Within these entries, which lines include the string "class"? Copy each one.

□ □ □ □

What follows belongs to an exercise in optimizing a design on an open flow for a short achievable clock period and few clock cycles; a production flow would make more cautious choices.
In this exercise RTL edits were held to simulation tests only and were not proved equivalent to the original.
Power and IR drop assume default switching activity.

--- run.sh ---
#!/bin/bash
# synth_recipe.tcl (not shown) runs the flow's synth.tcl, then flattens the netlist and writes it again
# the make line also repeats each setting of config.mk as NAME=value (left out here)
make -C /OpenROAD-flow-scripts/flow DESIGN_CONFIG=/design/flow/config.mk WORK_HOME=/design/flow/orfs CLKGATE_MAP_FILE= SYNTH_SCRIPT=/design/flow/synth_recipe.tcl finish
--- config.mk ---
export PLATFORM = sky130hd
export DESIGN_NAME = rgbvm_core
export DESIGN_NICKNAME = rgbvm_core
export VERILOG_FILES = /design/flow/design.v
export SDC_FILE = /design/flow/constraint.sdc
export NUM_CORES = 4
export LEC_CHECK = 0
export ABC_CLOCK_PERIOD_IN_PS = 3000
export CAP_MARGIN = 20
export CORE_MARGIN = 2
export CORE_UTILIZATION = 35
export SETUP_SLACK_MARGIN = 4.5
export SLEW_MARGIN = 20
export TNS_END_PERCENT = 5
--- constraint.sdc ---
create_clock -name core_clock -period 9.5 [get_ports {clk}]
set_input_delay 1.9000 -clock core_clock [delete_from_list [all_inputs] [get_ports {clk}]]
set_output_delay 1.9000 -clock core_clock [all_outputs]
set_load 0.01 [all_outputs]
This is an optimization exercise on Yosys and OpenROAD, whose aim is small area, a short achievable clock period and few clock cycles per item, not a production implementation.
In this exercise RTL edits were held to simulation tests only and were not proved equivalent to the original.

==> inputs of v23 <==
// tone_core
module tone_core (
    input  wire        clk,
    input  wire        rst,
    input  wire        in_valid,
    output wire        in_ready,
    input  wire [1:0]  op,           
    input  wire [15:0] sample,
    input  wire [31:0] now,
    output reg         out_valid,
    output reg         emit_valid,
    output wire [11:0] emit12,
    output wire [7:0]  emitq,
    output reg         cand_valid,
    output reg  [10:0] cand,
    output reg         retuned,
    output wire [10:0] freq_o,
    output wire [11:0] wave12_o
);
clock: 45.0 ns
lec_check: 0
cap_margin: 20
core_margin: 2
core_utilization: 55
slew_margin: 20
synth_hierarchical: 1
synth_memory_max_bits: 16384
standard.sh (not shown) runs the stock make flow with config.mk's settings and CLKGATE_MAP_FILE= SYNTH_SCRIPT=/design/flow/synth_recipe.tcl, a recipe that flattens the netlist after the stock synthesis.
==> flow/flow/run.sh <==
#!/bin/bash
# The standard layout with two changes: plain buf_1 cells as the port buffers
# that the standard flow inserts at every input and output, and clock tree
# synthesis with clkbuf_8 buffers and without dummy loads.
set -euo pipefail
bash standard.sh finish \
  "BUFFER_PORTS_ARGS=-buffer_cell sky130_fd_sc_hd__buf_1" \
  "CTS_ARGS=-sink_clustering_enable -repair_clock_nets -dont_use_dummy_load -buf_list sky130_fd_sc_hd__clkbuf_8" \
  > orfs_make.log 2>&1
==> v7: changes against v23 <==
==> flow/flow/run.sh (replaced) <==
#!/bin/bash
# The standard layout with two changes: plain buf_1 cells as the port buffers
# that the standard flow inserts at every input and output, and clock tree
# synthesis without dummy loads.
set -euo pipefail
bash standard.sh finish \
  "BUFFER_PORTS_ARGS=-buffer_cell sky130_fd_sc_hd__buf_1" \
  "CTS_ARGS=-sink_clustering_enable -repair_clock_nets -dont_use_dummy_load" \
  > orfs_make.log 2>&1
==> comparison table <==
Result of the run: v23 finished clean; v7 finished clean
Net total in the final layout: v23 3666; v7 3648
Total Routed Length: v23 64500 um; v7 64400 um
Global router's overall resource usage: v23 0.251; v7 0.250
Clock insertion delay at the later pin of the skew report: v23 640 ps; v7 560 ps
Layout Cells excl Fill: v23 3641; v7 3623
Post-Route Hold Slack: v23 311 ps; v7 290 ps
Vias in the first global route: v23 21100; v7 20900
Master cell of the clock root buffer: v23 clkbuf_8; v7 clkbuf_16
Period utilization: v23 0.226; v7 0.224
Final non-filler cell area: v23 29500 um2; v7 29700 um2
Iter 0 DRT Violations: v23 1272; v7 1330
Crit path largest cell delay: v23 370 ps; v7 360 ps
Startpoint of the lowest-slack hold path: v23 cand2[10]; v7 ev3
Crit path time final: v23 10150 ps; v7 10080 ps
Met3 usage in global routing: v23 0.0317; v7 0.0299
Metal3 WL: v23 2880 um; v7 2860 um
Testbench counts of v23, summed over its fixed seeds: cycles 24,336, items 24,000.
Testbench counts of v7, summed over its fixed seeds: cycles 24,336, items 24,000.
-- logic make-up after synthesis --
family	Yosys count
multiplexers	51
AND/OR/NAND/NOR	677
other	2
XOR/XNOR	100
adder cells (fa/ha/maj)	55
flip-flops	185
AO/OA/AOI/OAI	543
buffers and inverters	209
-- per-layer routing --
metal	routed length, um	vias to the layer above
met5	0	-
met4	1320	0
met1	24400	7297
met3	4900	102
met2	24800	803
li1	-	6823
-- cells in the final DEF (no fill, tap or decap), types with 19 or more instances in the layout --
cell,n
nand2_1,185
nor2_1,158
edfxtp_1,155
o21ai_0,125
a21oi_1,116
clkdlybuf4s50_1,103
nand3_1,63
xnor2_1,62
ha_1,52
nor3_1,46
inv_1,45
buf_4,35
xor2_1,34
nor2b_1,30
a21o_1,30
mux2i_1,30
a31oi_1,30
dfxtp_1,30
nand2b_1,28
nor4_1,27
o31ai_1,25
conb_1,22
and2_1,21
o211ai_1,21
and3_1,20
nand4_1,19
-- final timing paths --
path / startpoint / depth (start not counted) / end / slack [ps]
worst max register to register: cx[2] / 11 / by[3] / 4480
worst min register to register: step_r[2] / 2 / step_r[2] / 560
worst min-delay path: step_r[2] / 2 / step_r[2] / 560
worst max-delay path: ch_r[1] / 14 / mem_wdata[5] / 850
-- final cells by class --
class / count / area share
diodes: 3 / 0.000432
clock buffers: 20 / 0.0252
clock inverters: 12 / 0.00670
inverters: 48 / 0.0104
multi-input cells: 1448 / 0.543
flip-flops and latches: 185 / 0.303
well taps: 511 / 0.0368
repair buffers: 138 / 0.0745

□ □ □ □

» **WRITTEN SOLUTION**
-- final cells by class --
class / count / area share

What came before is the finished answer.